A Little Forethought Never Hurts
March 3, 2008
I've heard it said that when news from the financial world hits the mainstream press, prompting I-bankers' mother-in-laws to start inquiring about the questionable assets used to back collateralized debt obligations, that it's a clear sign the markets have landed in deep muck.
With that in mind, I'd like to point to an article in the February issue of Harper's Magazine, a publication more intellectual than mainstream but still known more for its verbose essays on political and social issues than for coverage of the financial markets.
Indeed, economic times have gotten tough, to the point that no one can really ignore the situation. So Harper's in February ran a story called "The Next Bubble-Priming the Markets for Tomorrow's Big Crash," by former venture capitalist Eric Janszen.

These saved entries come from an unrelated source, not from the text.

[src/pkg/sfph_guard_if.sv]
// address to sector and guard check link between the top and the checker
// assumes sfph_pkg is compiled first
interface sfph_guard_if;
   logic [18:0] addr;
   logic [1:0] level;
   logic [3:0] sector;
   logic prot;

   modport chk (input addr, input level, output sector, output prot);
   modport use_side (output addr, output level, input sector, input prot);
endinterface
--- src/verilog/aao_pkg.sv ---
/*
 Shared constants for the accumulator ALU datapath: operation codes,
 register offsets, status bit positions and reset values.
 Assumes nothing beyond a SystemVerilog compiler.
*/
package aao_pkg;

   // Operation codes presented by the instruction decoder
   typedef enum logic [4:0] {
      OP_NOP        = 5'h00,
      OP_ADC_ACC    = 5'h01,
      OP_ADC_MEM    = 5'h02,
      OP_ADD_ACC    = 5'h03,
      OP_ADD_IMM    = 5'h04,
      OP_ADD_MEM    = 5'h05,
      OP_AND_ACC    = 5'h06,
      OP_AND_IMM    = 5'h07,
      OP_AND_MEM    = 5'h08,
      OP_CALL       = 5'h09,
      OP_CLEAR_BYTE = 5'h0A,
      OP_CLEAR_BIT  = 5'h0B,
      OP_WDT_SINGLE = 5'h0C,
      OP_WDT_FIRST  = 5'h0D,
      OP_WDT_SECOND = 5'h0E,
      OP_INVERT_MEM = 5'h0F,
      OP_INVERT_ACC = 5'h10,
      OP_DEC_ADJUST = 5'h11,
      OP_DEC_MEM    = 5'h12,
      OP_DEC_ACC    = 5'h13
   } aao_op_type;

   // APB register byte offsets
   localparam logic [7:0] ACC_OFFSET    = 8'h00;
   localparam logic [7:0] STATUS_OFFSET = 8'h04;
   localparam logic [7:0] WDT_OFFSET    = 8'h08;
   localparam logic [7:0] PRECLR_OFFSET = 8'h0C;

   // Status register bit positions
   localparam int C_BIT   = 0;
   localparam int AC_BIT  = 1;
   localparam int Z_BIT   = 2;
   localparam int OV_BIT  = 3;
   localparam int PDF_BIT = 4;
   localparam int TO_BIT  = 5;

   // Reset values
   localparam logic [7:0] ACC_RESET  = 8'h00;
   localparam logic       FLAG_RESET = 1'b0;

   // Decimal adjust constants
   localparam logic [4:0] BCD_LIMIT  = 5'h09;
   localparam logic [4:0] BCD_ADJUST = 5'h06;

endpackage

According to Janszen, economic bubbles were once quite rare, occurring only every 100 years or so, but they have now become an inescapable part of our economic growth. The Internet bubble. The housing bubble. We've fallen into a pattern that dictates another "bout of insanity" must happen in the not-so-distant future to sustain us.

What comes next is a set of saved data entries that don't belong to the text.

$ cat src/hw/ebmc_pkg.sv
// package for the external bus misc control register group
// assumes a single AHB-Lite slave with 32-bit data, 125 MHz hclk
`default_nettype none
package ebmc_pkg;
	// printed offsets are not all multiples of four: they are indexes
	localparam logic [7:0] IDX_PULL_ENABLE_CTRL     = 8'h0c;
	localparam logic [7:0] IDX_DRIVE_STRENGTH_CTRL  = 8'h0d;
	localparam logic [7:0] IDX_BUS_CLOCK_STRETCH    = 8'h0e;
	localparam logic [7:0] IDX_RESERVED_LOCATION    = 8'h0f;
	localparam logic [7:0] IDX_EXT_INTERRUPT_CTRL   = 8'h1e;
	// port bit positions in pull and drive registers
	localparam int BIT_PORT_K = 7;
	localparam int BIT_PORT_E = 4;
	localparam int BIT_PORT_B = 1;
	localparam int BIT_PORT_A = 0;
	localparam logic [7:0] PORT_MASK = 8'h93;
	localparam int BIT_E_STRETCH = 0;
	localparam int BIT_IRQ_EDGE  = 7;
	localparam int BIT_IRQ_CONN  = 6;
	// port e pins under the pull enable, and the pins outside it pulled in reset
	localparam logic [7:0] PORT_E_PULL_MASK = 8'h9f;
	localparam logic [7:0] PORT_E_RESET_PULL = 8'h60;
	// reset values, not printed: all cleared
	localparam logic [7:0] RST_PULL  = 8'h00;
	localparam logic [7:0] RST_DRIVE = 8'h00;
	localparam logic       RST_BIT   = 1'b0;
	localparam logic [1:0] HTRANS_NONSEQ = 2'h2;
	localparam logic [2:0] HSIZE_WORD    = 3'h2;
endpackage
`default_nettype wire

$ cat src/hw/ebmc_regs.sv
// external bus misc control registers behind an AHB-Lite slave
// assumes mode bits come from the mode register, pins sync to hclk
// Function
// - pull register: enables at bits 7,4,1,0 for ports k,e,b,a
// - pull acts only on pins currently configured as inputs
// - port e pull enable covers pins 7 and 4:0 only
// - port e pins 5 and 6 pulled only while reset is active
// - drive register: reduced drive select per port, same bit layout
// - reduced drive applies whatever function uses the pins
// - pull and drive registers read and write at any time
// - registers at indexes 0c,0d,0e,0f,1e from a relocatable base
// - in expanded or peripheral modes registers absent, passed outside
// - reserved index 0f reads zero, writes ignored
// - stretch bit write once in normal/emulation, anytime in special
// - stretch clear: e free runs; set: stretch external, low on internal accesses without int_visible
// - stretch bit has no effect in single-chip modes
// - edge-sense bit write anytime special, write once otherwise
// - edge-sense clear: interrupt pin is active-low level request
// - edge-sense set: falling edges latched until reset or service
// - pin-connect bit read/write anytime; clear disconnects the pin
// - pin-connect clear holds the edge latch disabled
// - mode select bits 7:5 of mode register give operating mode
//
// Design decision made here: the AHB-Lite interface to the registers.
`default_nettype none
module ebmc_regs #(
	parameter logic [31:0] BASE_RESET = 32'h0000_0000
) (
	input  wire logic        hclk,
	input  wire logic        hresetn,
	input  wire logic        hsel,
	input  wire logic [31:0] haddr,
	input  wire logic [1:0]  htrans,
	input  wire logic        hwrite,
	input  wire logic [2:0]  hsize,
	input  wire logic [31:0] hwdata,
	input  wire logic        hready,
	output logic      [31:0] hrdata,
	output logic             hreadyout,
	output logic             hresp,
	input  wire logic [31:0] register_base_init,
	input  wire logic [2:0]  mode_select_bits,
	output logic             ext_pass_through,
	input  wire logic [7:0]  dir_out_k,
	input  wire logic [7:0]  dir_out_e,
	input  wire logic [7:0]  dir_out_b,
	input  wire logic [7:0]  dir_out_a,
	output logic      [7:0]  pull_k,
	output logic      [7:0]  pull_e,
	output logic      [7:0]  pull_b,
	output logic      [7:0]  pull_a,
	output logic             low_drive_k,
	output logic             low_drive_e,
	output logic             low_drive_b,
	output logic             low_drive_a,
	input  wire logic        ext_access,
	input  wire logic        ext_stretch,
	input  wire logic        int_visible,
	input  wire logic        e_free,
	output logic             e_clock_out,
	input  wire logic        irq_pin_n,
	input  wire logic        irq_ack,
	output logic             irq_request
);
	// mode decode
	wire mode_special     = ~mode_select_bits[2] & ~mode_select_bits[0];
	wire mode_peripheral  = (mode_select_bits == 3'h6);
	wire mode_expanded    = mode_select_bits[0];
	wire mode_single_chip = ~mode_select_bits[1] & ~mode_select_bits[0];
	wire regs_in_map      = ~(mode_expanded | mode_peripheral);

	// address phase capture
	wire [31:0] rel_addr  = haddr - register_base_init;
	wire        addr_hit  = rel_addr[31:8] == 24'h0;
	wire        req       = hsel & hready & htrans[1] & regs_in_map;
	wire        hit       = addr_hit & (rel_addr[1:0] == 2'h0);
	logic       wr_q;
	logic [7:0] idx_q;
	logic       phase_q;
	always_ff @(posedge hclk or negedge hresetn) begin
		if (!hresetn) begin
			wr_q    <= 1'b0;
			idx_q   <= 8'h00;
			phase_q <= 1'b0;
		end else begin
			wr_q    <= req & hwrite & hit;
			idx_q   <= rel_addr[9:2];
			phase_q <= req & hit;
		end
	end
	assign hreadyout = 1'b1;
	assign hresp     = 1'b0;
	assign ext_pass_through = ~regs_in_map;

	wire wr_pull  = wr_q & (idx_q == ebmc_pkg::IDX_PULL_ENABLE_CTRL);
	wire wr_drv   = wr_q & (idx_q == ebmc_pkg::IDX_DRIVE_STRENGTH_CTRL);
	wire wr_e_clock_stretch  = wr_q & (idx_q == ebmc_pkg::IDX_BUS_CLOCK_STRETCH);
	wire wr_irq   = wr_q & (idx_q == ebmc_pkg::IDX_EXT_INTERRUPT_CTRL);

	// registers
	logic [7:0] pull_q;
	logic [7:0] drv_q;
	logic       e_clock_stretch_q;
	logic       e_clock_stretch_once_q;
	logic       edge_q;
	logic       edge_once_q;
	logic       conn_q;
	wire e_clock_stretch_ok = mode_special | ~e_clock_stretch_once_q;
	wire edge_ok = mode_special | ~edge_once_q;
	always_ff @(posedge hclk or negedge hresetn) begin
		if (!hresetn) begin
			pull_q      <= ebmc_pkg::RST_PULL;
			drv_q       <= ebmc_pkg::RST_DRIVE;
			e_clock_stretch_q      <= ebmc_pkg::RST_BIT;
			e_clock_stretch_once_q <= 1'b0;
			edge_q      <= ebmc_pkg::RST_BIT;
			edge_once_q <= 1'b0;
			conn_q      <= ebmc_pkg::RST_BIT;
		end else begin
			if (wr_pull)
				pull_q <= hwdata[7:0] & ebmc_pkg::PORT_MASK;
			if (wr_drv)
				drv_q <= hwdata[7:0] & ebmc_pkg::PORT_MASK;
			if (wr_e_clock_stretch && e_clock_stretch_ok) begin
				e_clock_stretch_q      <= hwdata[ebmc_pkg::BIT_E_STRETCH];
				e_clock_stretch_once_q <= e_clock_stretch_once_q | ~mode_special;
			end
			if (wr_irq && edge_ok) begin
				edge_q      <= hwdata[ebmc_pkg::BIT_IRQ_EDGE];
				edge_once_q <= edge_once_q | ~mode_special;
			end
			if (wr_irq)
				conn_q <= hwdata[ebmc_pkg::BIT_IRQ_CONN];
		end
	end

	// read data, reserved and unmapped words read zero
	logic [7:0] rd_byte;
	always_comb begin
		unique case (idx_q)
		ebmc_pkg::IDX_PULL_ENABLE_CTRL:    rd_byte = pull_q;
		ebmc_pkg::IDX_DRIVE_STRENGTH_CTRL: rd_byte = drv_q;
		ebmc_pkg::IDX_BUS_CLOCK_STRETCH:   rd_byte = {7'h00, e_clock_stretch_q};
		ebmc_pkg::IDX_EXT_INTERRUPT_CTRL:  rd_byte = {edge_q, conn_q, 6'h00};
		default:                           rd_byte = 8'h00;
		endcase
	end
	assign hrdata = {24'h000000, phase_q ? rd_byte : 8'h00};

	// pull outputs: reset forces port e pins 5 and 6 on
	function automatic logic [7:0] pull_of(input logic en,
		input logic [7:0] dir);
		pull_of = {8{en}} & ~dir;
	endfunction
	assign pull_k = pull_of(pull_q[ebmc_pkg::BIT_PORT_K], dir_out_k);
	assign pull_b = pull_of(pull_q[ebmc_pkg::BIT_PORT_B], dir_out_b);
	assign pull_a = pull_of(pull_q[ebmc_pkg::BIT_PORT_A], dir_out_a);
	assign pull_e = (pull_of(pull_q[ebmc_pkg::BIT_PORT_E], dir_out_e)
		& ebmc_pkg::PORT_E_PULL_MASK)
		| (hresetn ? 8'h00 : ebmc_pkg::PORT_E_RESET_PULL);
	// drive select is per port, independent of pin function
	assign low_drive_k = drv_q[ebmc_pkg::BIT_PORT_K];
	assign low_drive_e = drv_q[ebmc_pkg::BIT_PORT_E];
	assign low_drive_b = drv_q[ebmc_pkg::BIT_PORT_B];
	assign low_drive_a = drv_q[ebmc_pkg::BIT_PORT_A];

	// e clock shaping, stretch ignored in single-chip modes
	wire stretch_on = e_clock_stretch_q & ~mode_single_chip;
	assign e_clock_out = !stretch_on ? e_free :
		(ext_access ? (e_free | ext_stretch) :
		(int_visible ? e_free : 1'b0));

	// external interrupt: level or latched falling edge
	logic pin_q;
	logic edge_latch_q;
	wire  fall = pin_q & ~irq_pin_n;
	always_ff @(posedge hclk or negedge hresetn) begin
		if (!hresetn) begin
			pin_q        <= 1'b1;
			edge_latch_q <= 1'b0;
		end else begin
			pin_q <= irq_pin_n;
			if (!conn_q || !edge_q)
				edge_latch_q <= 1'b0;
			else if (fall)
				edge_latch_q <= 1'b1;
			else if (irq_ack)
				edge_latch_q <= 1'b0;
		end
	end
	assign irq_request = conn_q & (edge_q ? edge_latch_q : ~irq_pin_n);

	property p_latch_set;
		@(posedge hclk) disable iff (!hresetn)
		(conn_q && edge_q && fall) |=> edge_latch_q;
	endproperty
	a_latch_set: assert property (p_latch_set) else $error("edge lost");
	property p_ack_clear;
		@(posedge hclk) disable iff (!hresetn)
		(irq_ack && !fall && edge_latch_q) |=> !edge_latch_q;
	endproperty
	a_ack_clear: assert property (p_ack_clear) else $error("ack ignored");
	property p_conn_off;
		@(posedge hclk) disable iff (!hresetn)
		!conn_q |=> !edge_latch_q;
	endproperty
	a_conn_off: assert property (p_conn_off) else $error("pin leaks");
	property p_level;
		@(posedge hclk) disable iff (!hresetn)
		(conn_q && !edge_q) |-> irq_request == !irq_pin_n;
	endproperty
	a_level: assert property (p_level) else $error("level wrong");
	property p_once;
		@(posedge hclk) disable iff (!hresetn)
		(wr_e_clock_stretch && e_clock_stretch_once_q && !mode_special) |=> $stable(e_clock_stretch_q);
	endproperty
	a_once: assert property (p_once) else $error("second write");
	property p_edge_once;
		@(posedge hclk) disable iff (!hresetn)
		(wr_irq && edge_once_q && !mode_special) |=> $stable(edge_q);
	endproperty
	a_edge_once: assert property (p_edge_once) else $error("edge rewrite");
	property p_pull_out;
		@(posedge hclk) disable iff (!hresetn)
		(pull_a & dir_out_a) == 8'h00 && (pull_b & dir_out_b) == 8'h00
		&& (pull_k & dir_out_k) == 8'h00 && (pull_e & dir_out_e) == 8'h00;
	endproperty
	a_pull_out: assert property (p_pull_out) else $error("bad pull");
	property p_pull_wr;
		@(posedge hclk) disable iff (!hresetn)
		wr_pull |=> pull_q == ($past(hwdata[7:0]) & 8'h93);
	endproperty
	a_pull_wr: assert property (p_pull_wr) else $error("pull not stored");
	property p_rsvd;
		@(posedge hclk) disable iff (!hresetn)
		(phase_q && idx_q == 8'h0f) |-> hrdata == 32'h0;
	endproperty
	a_rsvd: assert property (p_rsvd) else $error("reserved nonzero");
	property p_absent;
		@(posedge hclk) disable iff (!hresetn)
		mode_expanded |=> !wr_q;
	endproperty
	a_absent: assert property (p_absent) else $error("write when absent");
	property p_absent_rd;
		@(posedge hclk) disable iff (!hresetn)
		!regs_in_map |=> !phase_q && hrdata == 32'h0;
	endproperty
	a_absent_rd: assert property (p_absent_rd)
		else $error("read answered while absent");
	property p_latch_hold;
		@(posedge hclk) disable iff (!hresetn)
		(conn_q && edge_q && edge_latch_q && !irq_ack) |=> edge_latch_q;
	endproperty
	a_latch_hold: assert property (p_latch_hold)
		else $error("edge latch dropped");
	property p_conn_irq;
		@(posedge hclk) disable iff (!hresetn)
		!conn_q |-> !irq_request;
	endproperty
	a_conn_irq: assert property (p_conn_irq)
		else $error("request while pin disconnected");
	property p_e_clock_stretch_special;
		@(posedge hclk) disable iff (!hresetn)
		(wr_e_clock_stretch && mode_special) |=>
		e_clock_stretch_q == $past(hwdata[ebmc_pkg::BIT_E_STRETCH]);
	endproperty
	a_e_clock_stretch_special: assert property (p_e_clock_stretch_special)
		else $error("stretch write lost in special mode");
	property p_edge_special;
		@(posedge hclk) disable iff (!hresetn)
		(wr_irq && mode_special) |=>
		edge_q == $past(hwdata[ebmc_pkg::BIT_IRQ_EDGE]);
	endproperty
	a_edge_special: assert property (p_edge_special)
		else $error("edge-sense write lost in special mode");
	property p_once_flag;
		@(posedge hclk) disable iff (!hresetn)
		(wr_e_clock_stretch && !mode_special) |=> e_clock_stretch_once_q;
	endproperty
	a_once_flag: assert property (p_once_flag)
		else $error("write-once flag not set");
	property p_conn_wr;
		@(posedge hclk) disable iff (!hresetn)
		wr_irq |=> conn_q == $past(hwdata[ebmc_pkg::BIT_IRQ_CONN]);
	endproperty
	a_conn_wr: assert property (p_conn_wr)
		else $error("pin-connect write lost");
	property p_drv_wr;
		@(posedge hclk) disable iff (!hresetn)
		wr_drv |=> drv_q == ($past(hwdata[7:0]) & ebmc_pkg::PORT_MASK);
	endproperty
	a_drv_wr: assert property (p_drv_wr)
		else $error("drive select not stored");
	property p_pull_on_a;
		@(posedge hclk) disable iff (!hresetn)
		pull_q[ebmc_pkg::BIT_PORT_A] |-> pull_a == ~dir_out_a;
	endproperty
	a_pull_on_a: assert property (p_pull_on_a)
		else $error("port a input not pulled");
	property p_pull_off_k;
		@(posedge hclk) disable iff (!hresetn)
		!pull_q[ebmc_pkg::BIT_PORT_K] |-> pull_k == 8'h00;
	endproperty
	a_pull_off_k: assert property (p_pull_off_k)
		else $error("port k pulled while disabled");
	property p_pull_e_on;
		@(posedge hclk) disable iff (!hresetn)
		pull_q[ebmc_pkg::BIT_PORT_E] |->
		(pull_e & ebmc_pkg::PORT_E_PULL_MASK) ==
		(~dir_out_e & ebmc_pkg::PORT_E_PULL_MASK);
	endproperty
	a_pull_e_on: assert property (p_pull_e_on)
		else $error("port e governed pins wrong");
	property p_pull_e_pins;
		@(posedge hclk) disable iff (!hresetn)
		(pull_e & ebmc_pkg::PORT_E_RESET_PULL) == 8'h00;
	endproperty
	a_pull_e_pins: assert property (p_pull_e_pins)
		else $error("port e pins 5 6 pulled after reset");
	property p_pull_rst;
		@(posedge hclk)
		!hresetn |-> (pull_e & ebmc_pkg::PORT_E_RESET_PULL) ==
		ebmc_pkg::PORT_E_RESET_PULL;
	endproperty
	a_pull_rst: assert property (p_pull_rst)
		else $error("port e pins 5 6 not pulled in reset");
	property p_rsvd_wr;
		@(posedge hclk) disable iff (!hresetn)
		(wr_q && idx_q == ebmc_pkg::IDX_RESERVED_LOCATION) |=>
		$stable(pull_q) && $stable(drv_q) && $stable(e_clock_stretch_q)
		&& $stable(edge_q) && $stable(conn_q);
	endproperty
	a_rsvd_wr: assert property (p_rsvd_wr)
		else $error("reserved write changed a register");
	property p_e_clock_stretch_free;
		@(posedge hclk) disable iff (!hresetn)
		!e_clock_stretch_q |-> e_clock_out == e_free;
	endproperty
	a_e_clock_stretch_free: assert property (p_e_clock_stretch_free)
		else $error("e clock not free running");
	property p_single;
		@(posedge hclk) disable iff (!hresetn)
		mode_single_chip |-> e_clock_out == e_free;
	endproperty
	a_single: assert property (p_single)
		else $error("stretch acts in single-chip mode");
	property p_stretch_hi;
		@(posedge hclk) disable iff (!hresetn)
		(stretch_on && ext_access && ext_stretch) |-> e_clock_out;
	endproperty
	a_stretch_hi: assert property (p_stretch_hi)
		else $error("e clock low in stretched access");
	property p_int_low;
		@(posedge hclk) disable iff (!hresetn)
		(stretch_on && !ext_access && !int_visible) |-> !e_clock_out;
	endproperty
	a_int_low: assert property (p_int_low)
		else $error("e clock high in hidden internal access");
endmodule
`default_nettype wire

For a bubble to expand, the forces of government, finance and industry (often hopped up on a new invention or discovery) must meet. And Janszen believes he knows the most likely candidate for the next bubble: alternative energy. The buzz has already started, as have the startupse_SEmDan array of infant companies working in the alternative energy field. Government has climbed aboard as well, passing such legislation as the 2005 Energy Policy Act, which contained provisions guaranteeing loans for alternative-energy businesses.
All of this will result, according to Janszen, in positive developments in both alternative energy and the U.S. infrastructure, developments that, if the U.S. wishes to remain competitive, it can't do without. Moreover, the next bubble must be large enough to recover the losses from the housing bubble collapse. Janszen estimates that the market value of the enterprises needed to create the bubble will be between $2 trillion and $4 trillion, and that the hyperinflated fictitious value could add another $12 trillion. Add another $8 trillion in infrastructure upgrades with contracts going to government contractors, and you've got a total of $20 trillion in speculative wealth, money that inevitably will be used to increase share prices rather than to deliver "energy security," Janszen wrote.
While this sounds like a chilling prophecy given that one day the bubble must burst, Janszen concludes that, with the shape of the current U.S. economy, the only thing worse than a new bubble would be no bubble at all.